Russians with hemophilia hiking a mountain

To Russia, With Love

Russian fights for hemophilia care
Author: Liane Cerminara, WFH communications manager

When Yuri Zhulyov began his work with the bleeding disorders community in 1989, the number of people living with hemophilia in Russia was unknown. There was weak federal control, and coordination between local authorities and hospital hematology departments was almost nonexistent. Until 2005, there was little hemophilia treatment in Russia, Zhulyov says. “There were no products, no home treatment and no prophylaxis.”

Zhulyov, now in his early 40s, was inspired by information he heard about factor concentrates available in other parts of the world. So he arranged the first major national conference in Moscow in 1999 to discuss the dire situation of people living with hemophilia in Russia. The Russian minister of health attended, along with Russian physicians and representatives from the Russian Hemophilia Society (RHS) and the World Federation of Hemophilia (WFH). The conference was a success, resulting in the health minister purchasing the first factor concentrates for a limited number of patients.

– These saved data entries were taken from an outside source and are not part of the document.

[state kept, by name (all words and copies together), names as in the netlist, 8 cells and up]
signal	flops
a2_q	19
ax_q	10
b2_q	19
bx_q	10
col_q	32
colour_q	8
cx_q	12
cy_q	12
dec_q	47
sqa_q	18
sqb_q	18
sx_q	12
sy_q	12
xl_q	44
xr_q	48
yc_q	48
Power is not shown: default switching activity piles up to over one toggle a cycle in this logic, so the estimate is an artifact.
[src/rtl/gaer_pkg.sv]
`timescale 1ns / 1ps

package gaer_pkg;

  // Data and register widths.
  localparam int DATA_W = 32;
  localparam int CFG_W  = 17;
  localparam int WIDE_W = 36;

  // Gains are unsigned Q1.16; this code is 1.0.
  localparam logic [CFG_W-1:0] GAIN_ONE       = 17'd65536;
  localparam logic [CFG_W-1:0] DISCOUNT_RESET = 17'd64880;
  localparam logic [CFG_W-1:0] DECAY_RESET    = 17'd62259;

  // Register indexes on the configuration port.
  localparam logic [0:0] CFG_DISCOUNT = 1'b0;
  localparam logic [0:0] CFG_DECAY    = 1'b1;

  // Default depth of the command queue between front and back.
  localparam int QUEUE_DEPTH_DEFAULT = 2;

  // Saturation limits held at the working width.
  localparam logic signed [WIDE_W-1:0] SAT_MAX = 36'sh0_7FFF_FFFF;
  localparam logic signed [WIDE_W-1:0] SAT_MIN = 36'shF_8000_0000;

  // One classified step as it travels through the queue.
  typedef struct packed {
    logic signed [DATA_W-1:0] reward;
    logic signed [DATA_W-1:0] value;
    logic                     use_history;
  } gaer_cmd_t;

  // Clamp a wide signed sum to 32 bits.
  function automatic logic signed [DATA_W-1:0] sat32(input logic signed [WIDE_W-1:0] x);
    logic signed [DATA_W-1:0] r;
    if (x > SAT_MAX) begin
      r = SAT_MAX[DATA_W-1:0];
    end else if (x < SAT_MIN) begin
      r = SAT_MIN[DATA_W-1:0];
    end else begin
      r = x[DATA_W-1:0];
    end
    return r;
  endfunction

  // True when the wide sum lies outside the 32-bit range.
  function automatic logic sat_hit(input logic signed [WIDE_W-1:0] x);
    return (x > SAT_MAX) || (x < SAT_MIN);
  endfunction

  // A gain above 1.0 is used as 1.0.
  function automatic logic [CFG_W-1:0] gain(input logic [CFG_W-1:0] r);
    return (r > GAIN_ONE) ? GAIN_ONE : r;
  endfunction

endpackage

During World Hemophilia Day this year, WFH honored Zhulyov as an inspiring individual in the bleeding disorders community, part of the “Be Inspired, Get Involved in Treatment for All” campaign. World Hemophilia Day is held every year on April 17.

Inspired by His Childhood

Yuri Zhulyov

In 1989, Zhulyov helped found RHS and is its current president. As a child in Russia with severe hemophilia A, Zhulyov spent most of his time at home, unable to participate in sports or attend school, studying at home instead. His experiences early in life encouraged him to fight for better care for others with bleeding disorders in his country. For more than two decades, Zhulyov has volunteered his time to the cause.

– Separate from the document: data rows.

--- config.mk ---
export PLATFORM = sky130hd
export DESIGN_NAME = knms_cmp
export DESIGN_NICKNAME = d
export VERILOG_FILES = /design/src/rtl/knms_pkg.sv /design/src/rtl/knms_cmp.sv
export SDC_FILE = /design/constraint.sdc
export NUM_CORES = 1
export LEC_CHECK = 0
export ABC_AREA = 1
export BUFFER_PORTS_ARGS = -buffer_cell sky130_fd_sc_hd__buf_2
export CAP_MARGIN = 20
export CORE_ASPECT_RATIO = 0.8
export CORE_UTILIZATION = 40
export CTS_CLUSTER_DIAMETER = 100
export CTS_CLUSTER_SIZE = 30
export DETAILED_ROUTE_END_ITERATION = 10
export PLACE_DENSITY = 0.66
export SLEW_MARGIN = 30
export SYNTH_ARGS = -nofsm -noshare
export SYNTH_HDL_FRONTEND = slang
export SYNTH_SLANG_ARGS = --single-unit
--- constraint.sdc ---
create_clock -name clk -period 9.08 [get_ports clk]
set_clock_uncertainty 0.2 [all_clocks]
set_input_delay 0.454 -clock clk [delete_from_list [all_inputs] [get_ports clk]]
set_output_delay 0.454 -clock clk [all_outputs]
set_load 0.02 [all_outputs]
--- src/rtl/knms_pkg.sv ---
package knms_pkg;

  localparam int MAX_POINTS  = 1024;
  localparam int COORD_BITS  = 10;
  localparam int SCORE_BITS  = 16;
  localparam int QIDX_BITS   = 10;
  localparam int RAD_BITS    = 4;
  localparam int OP_BITS     = 2;
  localparam int CFG_IDX_BITS = 1;
  localparam int CFG_DATA_BITS = 16;

  localparam int IDX_BITS  = $clog2(MAX_POINTS);
  localparam int CNT_BITS  = $clog2(MAX_POINTS + 1);
  localparam int CMP_BITS  = CNT_BITS + QIDX_BITS;
  localparam int SQ_BITS   = 2 * COORD_BITS;
  localparam int DIST_BITS = SQ_BITS + 1;
  localparam int R2_BITS   = 2 * RAD_BITS;
  localparam int MEM_BITS  = 2 * COORD_BITS + SCORE_BITS;

  // op codes
  localparam logic [OP_BITS-1:0] OP_LOAD  = 2'd0;
  localparam logic [OP_BITS-1:0] OP_QUERY = 2'd1;
  localparam logic [OP_BITS-1:0] OP_CLEAR = 2'd2;

  // config register indexes
  localparam logic [CFG_IDX_BITS-1:0] REG_RADIUS = 1'd0;
  localparam logic [CFG_IDX_BITS-1:0] REG_MARGIN = 1'd1;

  localparam logic [RAD_BITS-1:0] RADIUS_RESET = 4'd5;

  // queried point, held for the whole scan
  typedef struct packed {
    logic [COORD_BITS-1:0] cx;
    logic [COORD_BITS-1:0] cy;
    logic [SCORE_BITS-1:0] own;
  } knms_center_t;

  // compare pipeline status back to the sequencer
  typedef struct packed {
    logic busy;
    logic hit;
  } knms_cmp_stat_t;

endpackage
### config.mk
export PLATFORM = sky130hd
export DESIGN_NAME = boot_frame_deframer
export DESIGN_NICKNAME = d
export VERILOG_FILES = /design/src/hdl/bfd_pkg.sv /design/src/hdl/bfd_ram.sv /design/src/hdl/bfd_ctrl.sv /design/src/hdl/bfd_datapath.sv /design/src/hdl/boot_frame_deframer.sv
export SDC_FILE = /design/constraint.sdc
export NUM_CORES = 1
export LEC_CHECK = 0
export ABC_AREA = 1
export BUFFER_PORTS_ARGS = -buffer_cell sky130_fd_sc_hd__clkbuf_2
export CORE_MARGIN = 3
export CORE_UTILIZATION = 61
export CTS_CLUSTER_DIAMETER = 60
export CTS_CLUSTER_SIZE = 16
export DETAILED_ROUTE_END_ITERATION = 10
export PLACE_DENSITY = 0.79
export SLEW_MARGIN = 30
export SYNTH_ARGS = -nofsm -noshare
export SYNTH_HDL_FRONTEND = slang
export SYNTH_HIERARCHICAL = 1
export SYNTH_SLANG_ARGS = --single-unit
### constraint.sdc
create_clock -name clk -period 3.7 [get_ports clk]
set_input_delay 0.37 -clock clk [delete_from_list [all_inputs] [get_ports clk]]
set_output_delay 0.37 -clock clk [all_outputs]
set_load 0.05 [all_outputs]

In 2005, Zhulyov led RHS through an intensive lobbying campaign in Parliament. The group was successful in adding hemophilia to a list of disorders that would receive federal money for treatment. Now, a national hemophilia public registry recognizes 7,629 people with hemophilia and other bleeding disorders in Russia.

Before the campaign, in all of Russia there were approximately 30 million units of factor VIII, Zhulyov says. “Today we have 600 million units. Before, only in our dreams did we think about home treatment and prophylaxis treatment. Now all people who need it receive it.”

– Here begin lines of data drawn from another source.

**config.mk**
```make
export PLATFORM = sky130hd
export DESIGN_NAME = vba_div
export DESIGN_NICKNAME = d
export VERILOG_FILES = /design/src/rtl/vba_pkg.sv /design/src/rtl/vba_div.sv
export SDC_FILE = /design/constraint.sdc
export NUM_CORES = 1
export LEC_CHECK = 0
export BUFFER_PORTS_ARGS = -buffer_cell sky130_fd_sc_hd__buf_2
export CORE_MARGIN = 1
export CORE_UTILIZATION = 40
export CTS_CLUSTER_SIZE = 20
export DETAILED_ROUTE_END_ITERATION = 10
export PLACE_DENSITY = 0.6
export SLEW_MARGIN = 20
export SYNTH_ARGS = -nofsm -noshare
export SYNTH_HDL_FRONTEND = slang
export SYNTH_SLANG_ARGS = --single-unit
```
**constraint.sdc**
```tcl
create_clock -name aclk -period 3.8 [get_ports aclk]
set_input_delay 0.38 -clock aclk [delete_from_list [all_inputs] [get_ports aclk]]
set_output_delay 0.38 -clock aclk [all_outputs]
set_load 0.1 [all_outputs]
```
**src/rtl/vba_pkg.sv**
```systemverilog
`default_nettype none

package vba_pkg;

    localparam int CFG_W     = 6;
    localparam int CFG_IDX_W = 3;
    localparam int POS_W     = 5;
    localparam int REQ_W     = 2;

    localparam logic [REQ_W-1:0] REQ_LOAD = 2'd0;
    localparam logic [REQ_W-1:0] REQ_RUN  = 2'd1;
    localparam logic [REQ_W-1:0] REQ_READ = 2'd2;

    localparam logic [CFG_IDX_W-1:0] CFG_SIZE_X  = 3'd0;
    localparam logic [CFG_IDX_W-1:0] CFG_SIZE_Y  = 3'd1;
    localparam logic [CFG_IDX_W-1:0] CFG_SIZE_Z  = 3'd2;
    localparam logic [CFG_IDX_W-1:0] CFG_BLOCK_X = 3'd3;
    localparam logic [CFG_IDX_W-1:0] CFG_BLOCK_Y = 3'd4;
    localparam logic [CFG_IDX_W-1:0] CFG_BLOCK_Z = 3'd5;

    localparam logic [CFG_W-1:0] SIZE_RESET  = 6'd32;
    localparam logic [CFG_W-1:0] BLOCK_RESET = 6'd1;

    typedef struct packed {
        logic busy;
        logic done;
    } vba_div_stat_t;

endpackage

`default_nettype wire

```
**src/rtl/vba_div.sv**
```systemverilog
`default_nettype none

module vba_div
    import vba_pkg::*;
#(
    parameter int DW = 32,
    parameter int NW = 18
) (
    input  wire logic          aclk,
    input  wire logic          aresetn,
    input  wire logic          start,
    input  wire logic [DW-1:0] dividend,
    input  wire logic [NW-1:0] divisor,
    output vba_div_stat_t      stat,
    output logic      [DW-1:0] quotient
);

    localparam int CNT_W = $clog2(DW + 1);

    logic [NW-1:0]    rem_reg, rem_next;
    logic [DW-1:0]    quo_reg, quo_next;
    logic [CNT_W-1:0] cnt_reg, cnt_next;
    logic             busy_reg, busy_next;
    logic             done_reg, done_next;
    logic [NW:0]      shifted;
    logic [NW:0]      diff;

    always_comb begin
        shifted   = {rem_reg, quo_reg[DW-1]};
        diff      = shifted - {1'b0, divisor};
        rem_next  = rem_reg;
        quo_next  = quo_reg;
        cnt_next  = cnt_reg;
        busy_next = busy_reg;
        done_next = 1'b0;
        if (start) begin
            rem_next  = '0;
            quo_next  = dividend;
            cnt_next  = CNT_W'(DW);
            busy_next = 1'b1;
        end else if (busy_reg) begin
            if (!diff[NW]) begin
                rem_next = diff[NW-1:0];
                quo_next = {quo_reg[DW-2:0], 1'b1};
            end else begin
                rem_next = shifted[NW-1:0];
                quo_next = {quo_reg[DW-2:0], 1'b0};
            end
            cnt_next = cnt_reg - CNT_W'(1);
            if (cnt_reg == CNT_W'(1)) begin
                busy_next = 1'b0;
                done_next = 1'b1;
            end
        end
    end

    always_ff @(posedge aclk) begin
        if (!aresetn) begin
            busy_reg <= 1'b0;
            done_reg <= 1'b0;
            cnt_reg  <= '0;
        end else begin
            busy_reg <= busy_next;
            done_reg <= done_next;
            cnt_reg  <= cnt_next;
        end
        rem_reg <= rem_next;
        quo_reg <= quo_next;
    end

    assign stat.busy = busy_reg;
    assign stat.done = done_reg;
    assign quotient  = quo_reg;

endmodule

`default_nettype wire

```
==> metrics.md, run 1 <==
| Metric | Value |
|---|---|
| Status | finished clean |
| Pwr Density | 489 nW/um2 |
| Layout area overhead | 19.7% |
| Worst hold-check path type | in -> reg |
| Mapped Cells | 345 |
| Vias per inst | 5.23 |
| Largest cells by area after synthesis | edfxtp_1 (27%), dfxtp_1 (15%), mux2_2 (9.8%) |
| First-pass GRT wire length | 13100 um |
| CP top delay family | compound AO/OA/AOI/OAI gates |
| Antenna cells | 0 |
| DRT Pass-1 Iters | 4 |
| Grt ovf | 0 |
| Register bit total from synthesis | 58 |
| Async S/R FF share, synth | 0 |
| Fraction of layout cells with a size suffix above 1 | 0.339 |
| Number of remaining DRC errors | 0 |
| Placed cells | 525 |
| Setup TNS | 0 ns |
| Max_slew headroom | 0.565 |
| Starting Density | 0.409 |
| # H-tree levels | 3 |
| Most common cell after layout, fill and taps aside | buf_2 |
| Post-CTS Setup Inserts | 0 |
| CTS buffer count | 9 |
| Post-CTS Hold Buffers | 0 |
| Synth area leader | edfxtp_1 |
| CORE AREA | 8680 um2 |
| Arrival time at the worst endpoint | 3.61 ns |
| Register area | 1480 um2 |
| Utilization after layout | 0.490 |
| Tcrit/Tclk final | 0.886 |
| Initial antenna violation count | 0 |
| Ys flop type | edfxtp_1 |
| Crit-path most repeated cell | inv_1 |
| Final setup fails | 0 |
| IO Pins | 87 |
| Synth unique cells | 54 |
| Post-route insts no fill | 541 |
| Vias after detailed routing | 2830 |
| Number of global-route vias before repair | 2687 |
| Number of flops mapped to enable cells by yosys | 32 |
| Req. time, crit path | 4.04 ns |
| Largest net degree at the start of global routing | 33 |
| Worst Skew | 0.00918 ns |
| Die area | 9260 um2 |
| Die height | 96.3 um |
| Post-synthesis sequential area ratio | 0.417 |
| RSZ-0062 raised after global routing | no |
| Most frequent cells in the layout | buf_2 (86), edfxtp_1 (32), mux2_2 (31), inv_1 (27), dfxtp_1 (26) |
| Ys Warns | 0 |
| CP Cell Sequence | inv_1, ha_1, inv_1, fa_1, a21o_4, a311oi_2, o211ai_2, o2111ai_1, o311a_1, buf_4, nor3_1, a2111oi_2 |
| Post-CTS Resized | 0 |
| DIE WIDTH | 96.3 um |
| Routed len/inst | 14.8 um |
| Top-area cell type share of the netlist area | 0.270 |
| Root Buffer | clkbuf_8 |
| Final min period | 3.37 ns |
| Worst-path maximum fanout | 15 |
| Hpwl dp | 5660 um |
| Buffer and inverter count on the worst path | 3 |
| Crit-path max cell delay | 0.56 ns |
| Peak supply drop | 0.315 mV |
| Slowest CP cell | o311a_1 |
| Post-Syn Nets | 419 |
| Syn avg cell area | 10.3 um2 |
| Num rows | 34 |
| DRT iter0 DRCs | 126 |
| DRT antenna net count | 0 |
| Max-slew violations | 0 |
| Final Wtd Congestion | 0.827 |
| Slew @ Worst Pin | 0.649 ns |
| Multi-input gate area | 1860 um2 |
| Max cap viols | 0 |
| PortBufs | 86 |
| # fillers | 851 |
| Synthesized cell area | 3550 um2 |
| Clock Latency Late Sink | 0.34 ns |
| Clock tree buffer depth | 2 |
| Largest register FFs | 32 |
| TritonCTS Sinks | 58 |
| Total GRT Usage | 0.188 |
| CTS tree | yes |
| Lkg Pwr | 0.00192 uW |
| Endpoints failing hold | 0 |
| Routed Wire Length | 8010 um |
| FMAX | 297 MHz |
| CP Capture Type | flop |
| Critical path class | reg -> reg |
| Kind of start point of the critical path | flop |
| Clk pin slew, worst setup/hold paths | 0.07 ns |
| Nets | 502 |
==> kinds of logic (layout without fill, tap and decap cells) <==
family | after synthesis | count (layout) | share of synthesized area
fa+ha+maj | 21 | 21 | 0.0761
flops | 58 | 58 | 0.417
simple gates | 82 | 82 | 0.108
compound gates | 80 | 80 | 0.168
mux | 40 | 40 | 0.124
buf+inv | 45 | 133 | 0.0606
xor+xnor | 19 | 19 | 0.0468
==> synth_stat cells (all sizes together) (3+ instances only) <==
cell type,number
a211oi,11
a21o,10
a21oi,16
a31oi,5
and3,3
buf,7
clkbuf,11
dfxtp,26
edfxtp,32
ha,20
inv,27
mux2,31
mux2i,9
nand2,21
nand3,12
nor2,25
nor2b,4
nor3,7
o21a,3
o21ai,10
o311ai,5
o31ai,3
or3,3
xnor2,11
xor2,8
==> layer usage <==
| metal | vias up | GRT usage | routed length [um] |
|---|---|---|---|
| met5 | - | 0 | 0 |
| met4 | 0 | 0.0634 | 61 |
| met3 | 4 | 0.0632 | 640 |
| met2 | 94 | 0.278 | 3420 |
| met1 | 1297 | 0.254 | 3880 |
| li1 | 1435 | - | - |
==> area by class of cell <==
| type | instances | share of cell area |
|---|---|---|
| inverter | 27 | 0.0238 |
| timing repair buffer | 90 | 0.108 |
| multi-input combinational | 242 | 0.436 |
| tap | 108 | 0.0318 |
| sequential | 58 | 0.348 |
| clock buffer | 11 | 0.0332 |
| clock inverter | 5 | 0.0182 |
==> final timing paths <==
check | slack (ns) | endpoint | start | depth (start not counted)
worst max-delay path | 0.43 | rem_reg[14] | quotient[31] | 12
worst min-delay path | 0.28 | busy_reg | aresetn | 2
worst max register to register | 0.43 | rem_reg[14] | quotient[31] | 12
worst min register to register | 0.49 | cnt_reg[0] | cnt_reg[0] | 2
==> metrics by stage <==
| stage | area, um2 | power (uW) | hold WS [ns] | worst slack (ns) |
|---|---|---|---|---|
| global placement | 4040 | 1440 | 0.473 | 0.445 |
| detailed placement | 4040 | 1440 | 0.478 | 0.435 |
| finish | 4250 | 2080 | 0.280 | 0.431 |
| CTS | 4250 | 2100 | 0.268 | 0.387 |
| floorplan | 3550 | 1330 | 0.459 | 0.438 |
| global route | 4250 | 2180 | 0.289 | 0.138 |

Zhulyov continues to work diligently to increase awareness and quality of care in Russia. He helped to establish 63 regional chapters. “In the beginning, people understood that we were fighting for our lives,” he says. “Now that we have some established programs, people are relaxing. But if we stop our negotiation with authorities or our support for patients and physicians, very soon it will not be progress, but regress.”

Treatment for All

Access to treatment is one of the biggest challenges facing the majority of people with hemophilia throughout the world. Approximately 75% of those living with hemophilia have inadequate care or lack access to treatment. WFH’s vision is that one day treatment for all people with bleeding disorders will be available.